Qualcomm's very first open ISP driver

Published on Mon, 23 Mar 2026 · Written by Laurent Pinchart

When we first approached their IoT camera team six years ago, Qualcomm was seen as an engineering house managed by lawyers. It was so clear that opening their camera stack was very far from their roadmap that I believed Qualcomm would be the very last company to adopt libcamera (likely in a tie with Nvidia). We nonetheless stayed in contact, trying to hammer down the same openness message year after year.

Stop-Gap Measures

In the meantime, Ideas on Board worked with Linaro and Red Hat to develop a software ISP implementation in libcamera. If we couldn’t leverage the hardware ISP in Qualcomm’s SoCs, we wanted to provide open-source users with at least the ability to capture raw images and process them in software. Qualcomm laptop owners and the PostMarket OS community received a stop-gap solution for video conferencing, at the cost of increased CPU usage and power consumption.

Lenovo ThinkPad X13s
Lenovo ThinkPad X13s laptop, based on a Qualcomm SC8280XP

The effort continued with GPU acceleration of the software ISP, to improve performance and implement features too costly for the CPU. The work is still ongoing, with promising results, but requires a powerful-enough GPU that not all IoT devices provide.

A Shift

Two years ago, Qualcomm announced a strategic shift towards growth in IoT. Unlike the traditional smartphone market where SoC vendors can afford to directly support a small number of high-volume customers, IoT brings millions of low-volume customers. This requires a completely different approach to technical support, designed around open-source and upstreaming. Showing both understanding of the issue and commitment to solve it, Qualcomm started hiring a massive number of engineers with upstream expertise to implement an open-by-default strategy. That signalled the beginning of what everybody knew would be a long journey.

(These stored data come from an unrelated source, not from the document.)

--- src/rtl/pipeline_hazard_ctrl.sv ---
// Hazard/sequencing controller for a 5-stage RISC-V pipeline: forwarding, load-use stall,
// branch flush, memory-wait freeze and halt. Optional perf counters via HAZARD_PERF_CNT_EN.
module pipeline_hazard_ctrl #(
    parameter int unsigned MEM_TIMEOUT = 255
) (
    input  logic        clk_i,
    input  logic        rst_ni,
    input  logic [4:0]  if_id_rs1_i,
    input  logic [4:0]  if_id_rs2_i,
    input  logic        id_ex_mem_read_i,
    input  logic [4:0]  id_ex_rd_i,
    input  logic [4:0]  id_ex_rs1_i,
    input  logic [4:0]  id_ex_rs2_i,
    input  logic        ex_mem_reg_write_i,
    input  logic [4:0]  ex_mem_rd_i,
    input  logic        ex_mem_mem_access_i,
    input  logic        mem_wb_reg_write_i,
    input  logic [4:0]  mem_wb_rd_i,
    input  logic        mem_wb_sys_i,
    input  logic        branch_taken_i,
    input  logic        dmem_ready_i,
    input  logic        resume_i,
    output logic        pc_write_o,
    output logic        stall_o,
    output logic        freeze_o,
    output logic        flush_if_id_o,
    output logic        flush_id_ex_o,
    output logic        flush_ex_mem_o,
    output logic [1:0]  fwd_a_o,
    output logic [1:0]  fwd_b_o,
    output logic        halted_o,
    output logic        mem_err_o,
    output logic [31:0] stall_cycles_o,
    output logic [31:0] flush_events_o
);

    localparam logic [7:0] TimeoutCnt = 8'(MEM_TIMEOUT);

    typedef enum logic [1:0] {StRun, StMemWait, StHalt} state_e;

    state_e     state_q;
    logic [7:0] wdog_q;
    logic       mem_err_q;
    logic       halted_q;
    logic       sys_q;

    logic miss;
    logic sys_rise;
    logic load_use;
    logic flush;

    assign miss     = ex_mem_mem_access_i && !dmem_ready_i;
    // The WB instruction is held while halted, so only a fresh sys assertion is an event.
    assign sys_rise = mem_wb_sys_i && !sys_q;
    assign load_use = id_ex_mem_read_i && (id_ex_rd_i != 5'd0) &&
                      ((id_ex_rd_i == if_id_rs1_i) || (id_ex_rd_i == if_id_rs2_i));

    // Forwarding: EX/MEM has the younger result and therefore wins.
    function automatic logic [1:0] fwd_sel(input logic [4:0] rs);
        logic [1:0] sel;
        sel = 2'b00;
        if (ex_mem_reg_write_i && (ex_mem_rd_i != 5'd0) && (ex_mem_rd_i == rs)) begin
            sel = 2'b10;
        end else if (mem_wb_reg_write_i && (mem_wb_rd_i != 5'd0) && (mem_wb_rd_i == rs)) begin
            sel = 2'b01;
        end
        return sel;
    endfunction

    always_comb begin
        fwd_a_o = 2'b00;
        fwd_b_o = 2'b00;
        if (rst_ni) begin
            fwd_a_o = fwd_sel(id_ex_rs1_i);
            fwd_b_o = fwd_sel(id_ex_rs2_i);
        end
    end

    always_comb begin
        pc_write_o = rst_ni;
        stall_o    = 1'b0;
        freeze_o   = 1'b0;
        flush      = 1'b0;
        if (rst_ni) begin
            case (state_q)
                StHalt, StMemWait: begin
                    pc_write_o = 1'b0;
                    stall_o    = 1'b1;
                    freeze_o   = 1'b1;
                end
                default: begin
                    if (miss) begin
                        pc_write_o = 1'b0;
                        stall_o    = 1'b1;
                        freeze_o   = 1'b1;
                    end else if (branch_taken_i) begin
                        flush = 1'b1;
                    end else if (load_use) begin
                        pc_write_o = 1'b0;
                        stall_o    = 1'b1;
                    end
                end
            endcase
        end
    end

    assign flush_if_id_o  = flush;
    assign flush_id_ex_o  = flush;
    assign flush_ex_mem_o = flush;
    assign halted_o       = halted_q;
    assign mem_err_o      = mem_err_q;

    always_ff @(posedge clk_i or negedge rst_ni) begin
        if (!rst_ni) begin
            state_q   <= StRun;
            wdog_q    <= 8'd0;
            mem_err_q <= 1'b0;
            halted_q  <= 1'b0;
            sys_q     <= 1'b0;
        end else begin
            sys_q <= mem_wb_sys_i;
            case (state_q)
                StRun: begin
                    if (sys_rise) begin
                        state_q  <= StHalt;
                        halted_q <= 1'b1;
                    end else if (miss) begin
                        state_q <= StMemWait;
                        wdog_q  <= 8'd0;
                    end
                end
                StMemWait: begin
                    if (sys_rise) begin
                        state_q  <= StHalt;
                        halted_q <= 1'b1;
                    end else if (dmem_ready_i) begin
                        state_q <= StRun;
                    end else if (wdog_q == TimeoutCnt) begin
                        state_q   <= StHalt;
                        halted_q  <= 1'b1;
                        mem_err_q <= 1'b1;
                    end else begin
                        wdog_q <= wdog_q + 8'd1;
                    end
                end
                StHalt: begin
                    if (resume_i && !mem_err_q) begin
                        state_q  <= StRun;
                        halted_q <= 1'b0;
                    end
                end
                default: begin
                    state_q  <= StRun;
                    halted_q <= 1'b0;
                end
            endcase
        end
    end

`ifdef HAZARD_PERF_CNT_EN
    logic [31:0] stall_cnt_q;
    logic [31:0] flush_cnt_q;

    always_ff @(posedge clk_i or negedge rst_ni) begin
        if (!rst_ni) begin
            stall_cnt_q <= 32'd0;
            flush_cnt_q <= 32'd0;
        end else begin
            if (stall_o) stall_cnt_q <= stall_cnt_q + 32'd1;
            if (flush)   flush_cnt_q <= flush_cnt_q + 32'd1;
        end
    end

    assign stall_cycles_o = stall_cnt_q;
    assign flush_events_o = flush_cnt_q;
`else
    assign stall_cycles_o = 32'd0;
    assign flush_events_o = 32'd0;
`endif

endmodule

--- config.mk ---
export PLATFORM = sky130hd
export DESIGN_NAME = pipeline_hazard_ctrl
export DESIGN_NICKNAME = d
export VERILOG_FILES = /design/src/rtl/pipeline_hazard_ctrl.sv
export SDC_FILE = /design/constraint.sdc
export NUM_CORES = 1
export LEC_CHECK = 0
export ABC_AREA = 0
export CAP_MARGIN = 15
export CORE_UTILIZATION = 25
export DETAILED_ROUTE_END_ITERATION = 16
export PLACE_DENSITY = 0.58
export SKIP_LAST_GASP = 1
export SLEW_MARGIN = 20
export SYNTH_ARGS = -nofsm -noshare
export SYNTH_HDL_FRONTEND = slang
export SYNTH_SLANG_ARGS = --single-unit
--- constraint.sdc ---
create_clock -name clk_i -period 2.4 [get_ports clk_i]
set_clock_uncertainty 0.15 [all_clocks]
set_input_delay 0.48 -clock clk_i [delete_from_list [all_inputs] [get_ports clk_i]]
set_output_delay 0.48 -clock clk_i [all_outputs]
set_load 0.05 [all_outputs]
==> run_results.csv, run 1 <==
group,metric,value,unit
hold_path,hold_class,"in2async",
die,die_w,86.07,µm
timing,finalCritPeriodShare,105.7,%
critical_path,critical_path_arrival,1.91,ns
timing,tightest_slew,0.5069,ns
timing,layout_setup_ws,-0.1378,ns
timing,slew_headroom,66.10,%
outcome,outcome,"complete, but fails checks",
critical_path,cp_max_fo,2,
timing,fmax,394.0,MHz
critical_path,cpMostUsedCell,"buf_6",
pwr,seq_power_share,19.9,%
placed_design,finalWeightedCongestion,0.8101,
timing,setup_tns,-0.2893,ns
die,initial_utilization,26.00,%
cells_and_area,fin_nets,346,
route,drc,0,
pwr,leakagePower,1.218,nW
pwr,p_clk_share,11.8,%
critical_path,crit_chain,"buf_6, buf_6, xor2_1, or4_4, nor4_4, buf_12",
critical_path,critPathRequiredTime,1.77,ns
die,coreArea,6794,µm²
timing,rsz0062_at_grt,"true",
synthesis,yosysTopAreaCell,"buf_4",
clock_network,cts_tree,"built",
die,fp-row-count,30,
placed_design,dpl_cell_area,2500,µm²
placed_design,io_buffers,56,
global_routing,grt_max_degree,20,
route,first_pass_iters,4,
cells_and_area,area_growth,48.09,%
timing,hold_viol_final,0,
placed_design,placedCellCount,386,
clock_network,clock_latency,0.25,ns
placed_design,post-dp-hpwl,3.456,mm
pwr,p_int,0.8546,mW
synthesis,synth_top_area_share,28.05,%
timing,post-route-min-period,2.538,ns
critical_path,crit_family,"simple AND/OR/NAND/NOR gates",
route,wl_per_cell,10.73,µm
clock_network,clockBufferDepth,2,
clock_network,htreeDepth,1,
synthesis,synth_flop_cell,"dfrtp_1",
die,die-area,7407,µm²
critical_path,slowest_delay,0.54,ns
synthesis,synthTopCellsByArea,"buf_4 (28%), dfrtp_1 (18%), xor2_1 (12%)",
pwr,power_switching,0.8753,mW
pwr,p_comb_share,68.3,%
clock_network,cts_buffers,3,
global_routing,gr-total-overflow,0,
global_routing,first_global_vias,1479,
critical_path,crit_type,"in2out",
route,drt-initial-drc-count,35,
route,drt-total-wl,4.207,mm
global_routing,antenna_found_initial,0,
synthesis,async_flop_share,100.0,%
synthesis,synth-seq-cells,13,
clock_network,path_clk_slew,0.06,ns
synthesis,synth.most_common_cell,"buf_4",
synthesis,syn-cell-area,1767,µm²
die,fp.dieH,86.07,µm
timing,finalMaxSlewViolations,0,
route,vias,1597,
clock_network,cts_root_buffer,"clkbuf_8",
cells_and_area,stdcell_count,392,
pwr,powerDensity,661.2,nW/µm²
clock_network,cts_sinks,13,
synthesis,synth_edf_count,0,
global_routing,track_usage,11.22,%
pwr,finalPower,1.730,mW
synthesis,yosysSeqAreaShare,18.41,%
timing,finalSetupViolCount,3,
critical_path,cp-end-kind,"output port",
synthesis,ys_warn_count,0,
placed_design,place_ws,-0.5476,ns
run,maxCapViolCount,0,
global_routing,grt_pass1_wl,6.679,mm
synthesis,syn_avg_cell_area,8.141,µm²
route,viasPerCell,4.074,
outcome,violations,"setup timing",
cells_and_area,design_area,2616,µm²
pwr,swShare,50.60,%
pwr,ir_worst_vdd,199.7,µV
cells_and_area,drive_gt1_share,28.04,%
critical_path,startpoint_type,"primary input",
synthesis,synth_cells,217,
critical_path,path_buf_inv,3,
die,ios,121,
timing,hold_slack,0.1977,ns
synthesis,ys_types,45,
critical_path,cp_slowest_cell,"or4_4",
route,ant_nets,0,
cells_and_area,postLayoutCoreUtil,38.51,%
cells_and_area,antennaDiodeCount,0,
synthesis,synth_common_cells,"buf_4 (66), xor2_1 (24), dfrtp_1 (13), nand2_1 (11), nor2_1 (9)",
[sequential cells by signal, indices dropped and copies added (netlist names)]
name       flops
state_q        2
sys_q          1
halted_o       1
mem_err_o      1
wdog_q         8
[placed cells by master (no fill, tap or decap), types with 6 or more instances in the layout]
| cell type | count |
|---|---|
| nand2_1 | 11 |
| buf_4 | 20 |
| o211ai_1 | 6 |
| buf_12 | 10 |
| clkdlybuf4s50_1 | 9 |
| xor2_1 | 24 |
| clkdlybuf4s15_1 | 9 |
| a21oi_1 | 8 |
| conb_1 | 64 |
| nor2_1 | 8 |
| dfrtp_1 | 13 |
| buf_6 | 10 |
| inv_1 | 7 |
| dlygate4sd2_1 | 8 |
| xnor2_1 | 6 |
| clkbuf_2 | 10 |
[power by group through the flow]
stage          Clock [mW]  Combinational [mW]  Sequential [mW]
6_report            0.205                1.18            0.344
3_3_place_gp            0                1.14            0.343
2_1_floorplan           0               0.812            0.360
3_5_place_dp            0                1.16            0.347
4_1_cts             0.204                1.17            0.344
5_1_grt             0.212                1.26            0.356
[metal layers]
layer	routed length, µm	GRT usage (%)	vias up
met4	62	3.333	0
li1	-	-	775
met3	210	1.444	7
met2	2297	21.50	74
met5	0	0	-
met1	1638	12.81	741
[worst register-to-register path: stages, from the launching register on]
cell	delay, ns
dfrtp_1	0.39
inv_1	0.10
ha_1	0.26
mux2i_1	0.13
or3_1	0.44
nor4_1	0.33
a211o_1	0.14
[cell families after synthesis]
kind of cell / after synthesis / share of synthesized area (%)
other: 1 / 0.2123
adder cells (fa/ha/maj): 4 / 2.833
AND/OR/NAND/NOR: 58 / 18.70
multiplexers: 3 / 1.771
AO/OA/AOI/OAI: 31 / 12.68
XOR/XNOR: 30 / 14.87
buffers and inverters: 77 / 30.52
flip-flops: 13 / 18.41
[what timing repair did]
| action | CTS | global route |
|---|---|---|
| endpoints found under the setup margin | 10 | 9 |
| resized for setup | 78 | 40 |
| hold buffers | 0 | 0 |
| endpoints found under the hold margin | 0 | 0 |
| buffers inserted | 2 | 0 |
| pin swaps | 22 | 19 |
[worst paths after layout]
check / cells past startpoint / start / to / slack [ns]
worst min-delay path: 2 / rst_ni / wdog_q[1]$_DFFE_PN0P_ / 0.20
worst min register to register: 1 / mem_err_o$_DFFE_PN0P_ / mem_err_o$_DFFE_PN0P_ / 0.38
worst max register to register: 6 / state_q[0]$_DFFE_PN0P_ / wdog_q[3]$_DFFE_PN0P_ / 0.39
max in group asynchronous: 2 / rst_ni / sys_q$_DFF_PN0_ / 1.73
worst max-delay path: 6 / mem_wb_rd_i[4] / fwd_a_o[0] / -0.14
min in group clk_i: 1 / mem_err_o$_DFFE_PN0P_ / mem_err_o$_DFFE_PN0P_ / 0.38
[layout make-up]
class	count	area [µm²]
Fill cell	708	4178
Inverter	7	26.28
Tap cell	96	120.1
Timing Repair Buffer	82	814.5
Multi-Input combinational cell	190	1284
Clock buffer	3	41.29
Sequential cell	13	325.3
Clock inverter	1	5.005
(Power assumes the default switching activity.)
==> run 2, diff against run 1 <==
--- a/config.mk
+++ b/config.mk
@@ -7,10 +7,10 @@
 export LEC_CHECK = 0
 export ABC_AREA = 0
 export CAP_MARGIN = 15
+export CORE_MARGIN = 1
 export CORE_UTILIZATION = 25
 export DETAILED_ROUTE_END_ITERATION = 16
 export PLACE_DENSITY = 0.58
-export SKIP_LAST_GASP = 1
 export SLEW_MARGIN = 20
 export SYNTH_ARGS = -nofsm -noshare
 export SYNTH_HDL_FRONTEND = slang
==> run_results.csv, run 2 (synthesis gave the netlist of run 1 again) <==
group,metric,value,unit
cells_and_area,drive_gt1_share,28.72,%
die,fp-row-count,30,
critical_path,cp_slowest_cell,"or4_4",
cells_and_area,fin_nets,346,
critical_path,slowest_delay,0.54,ns
cells_and_area,largest_reg_flops,8,
route,drt-total-wl,4.219,mm
cells_and_area,layout_common_cells,"conb_1 (64), xor2_1 (24), buf_4 (20)",
cells_and_area,stdcell_count,392,
outcome,violations,"setup timing",
timing,post-route-min-period,2.536,ns
route,first_pass_iters,5,
critical_path,r2r_cells,6,
critical_path,cpMostUsedCell,"buf_6",
timing,rsz0062_at_grt,"true",
pwr,leakagePower,1.212,nW
clock_network,cts_sinks,13,
global_routing,gr-total-overflow,0,
cells_and_area,layout_commonest_cell,"conb_1",
die,ios,121,
cells_and_area,top_register,"wdog_q",
global_routing,grt_max_degree,20,
die,initial_utilization,26.00,%
global_routing,track_usage,11.22,%
route,viasPerCell,4.092,
pwr,powerDensity,664.1,nW/µm²
die,coreArea,6794,µm²
cells_and_area,antennaDiodeCount,0,
placed_design,post-dp-hpwl,3.456,mm
timing,fmax,394.3,MHz
critical_path,cp-startpoint,"mem_wb_rd_i[4]",
run,maxCapViolCount,0,
timing,setup_tns,-0.2656,ns
clock_network,cts_hold_buf,0,
global_routing,grt_pass1_wl,6.679,mm
route,drc,0,
placed_design,io_buffers,56,
critical_path,cp_max_fo,2,
cells_and_area,top_regs,"wdog_q x8, state_q x2",
die,fp.dieH,86.07,µm
timing,hold_viol_final,0,
timing,layout_setup_ws,-0.1364,ns
timing,finalMaxSlewViolations,0,
outcome,outcome,"complete, but fails checks",
critical_path,crit_chain,"buf_6, buf_6, xor2_1, or4_4, nor4_4, buf_12",
route,drt-initial-drc-count,36,
critical_path,worstReg2RegStart,"state_q[0]$_DFFE_PN0P_",
clock_network,clock_latency,0.25,ns
timing,tightest_slew,0.5069,ns
pwr,ir_worst_vdd,198.3,µV
clock_network,clockBufferDepth,2,
clock_network,cts_tree,"built",
cells_and_area,area_growth,47.24,%
route,ant_nets,0,
critical_path,cp-end-kind,"output port",
timing,finalSetupViolCount,3,
die,die-area,7407,µm²
hold_path,hold_class,"in2async",
critical_path,startpoint_type,"primary input",
clock_network,cts_root_buffer,"clkbuf_8",
global_routing,antenna_found_initial,0,
clock_network,cts_buffers,3,
critical_path,critical_path_arrival,1.91,ns
die,die_w,86.07,µm
placed_design,finalWeightedCongestion,0.8101,
clock_network,htreeDepth,1,
critical_path,reg2reg_to,"wdog_q[3]$_DFFE_PN0P_",
route,wl_per_cell,10.76,µm
clock_network,path_clk_slew,0.06,ns
placed_design,placedCellCount,386,
route,vias,1604,
timing,slew_headroom,66.10,%
critical_path,critPathRequiredTime,1.77,ns
global_routing,first_global_vias,1479,
critical_path,r2r_slack,0.38,ns
critical_path,crit_type,"in2out",
timing,finalCritPeriodShare,105.7,%
==> run 2: how the worst max path moves through the flow <==
stage	slack, ns	endpoint
2_1_floorplan	-0.12	fwd_a_o[0]
3_3_place_gp	-0.52	fwd_b_o[0]
3_5_place_dp	-0.55	fwd_a_o[0]
4_1_cts	-0.23	fwd_b_o[0]
5_1_grt	-0.17	fwd_b_o[0]
6_report	-0.14	fwd_a_o[0]
==> run 2: cell type report <==
type | instances | area [µm²]
Clock buffer | 3 | 41.29
Timing Repair Buffer | 82 | 792.0
Tap cell | 96 | 120.1
Clock inverter | 1 | 5.005
Inverter | 7 | 26.28
Multi-Input combinational cell | 190 | 1291
Sequential cell | 13 | 325.3
Fill cell | 711 | 4193
==> run 2: worst max-delay path: cells and delay by family <==
kind / cells / cell delay (ns)
buf+inv: 3 / 0.37
simple gates: 2 / 0.89
xor+xnor: 1 / 0.15
==> run 2: per-layer routing <==
layer / global-route usage (%) / share of wire [%] / up-vias
met5: 0 / 0 / -
met4: 3.333 / 1.7 / 0
met3: 1.444 / 5.3 / 9
met2: 21.50 / 54 / 82
met1: 12.81 / 39 / 739
li1: - / - / 774
==> run 2: what timing repair did <==
action | 4_1_cts | 5_1_grt
setup endpoints to repair | 10 | 9
cloned | 0 | 0
buffers inserted | 2 | 0
resized for setup | 81 | 36
pin swaps | 22 | 17
==> run 2: power by group <==
part           switching (mW)  internal [mW]  total [mW]
registers              0.0663          0.278       0.344
clock network          0.0892          0.115       0.204
logic                   0.719          0.460        1.18
==> run 2: per-stage QoR <==
| step | util [%] | hold slack [ns] | power, mW | instance area (µm²) | setup WS [ns] |
|---|---|---|---|---|---|
| after floorplan | - | 0.03441 | 1.172 | 2052 | -0.1244 |
| after global placement | 36.80 | 0.3466 | 1.484 | 2500 | -0.5246 |
| after detailed placement | 36.80 | 0.3711 | 1.503 | 2500 | -0.5476 |
| after CTS | 38.55 | 0.2616 | 1.714 | 2619 | -0.2324 |
| after global routing | 38.29 | 0.2474 | 1.825 | 2601 | -0.1678 |
| final | 38.29 | 0.1985 | 1.727 | 2601 | -0.1364 |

With the narrative that we had been pitching for multiple years now being adopted internally, cautious hope for Qualcomm support in libcamera was permitted once again and we doubled down on our efforts.

Enter Arduino

When Qualcomm announced their acquisition of Arduino, they pledged to preserve the products’ open approach. The community reacted with a mix of excitement and concern, especially after the update to the Arduino Terms of Service. To Qualcomm’s defense, commitment to openness can’t be proven overnight.

Arduino Uno Q board
Arduino Uno Q board, based on a Qualcomm QRB2210

In a move that shows their strategic shift towards upstreaming is real, Loic Poulain from Qualcomm has just posted a patch series titled [RFC PATCH 0/3] media: qcom: camss: CAMSS Offline Processing Engine support to the linux-media mailing list. This is a giant leap forward whose importance can’t be overstated: not only does it pave the way for camera support in the Arduino Qualcomm ecosystem, it also opens the door to using the hardware ISP in a broader range of platforms.

Ideas on Board will keep working with Qualcomm to integrate the Qualcomm ISP in libcamera, cover a wider range of SoCs, and extend the supported features. The road ahead is still long, but the future looks brighter.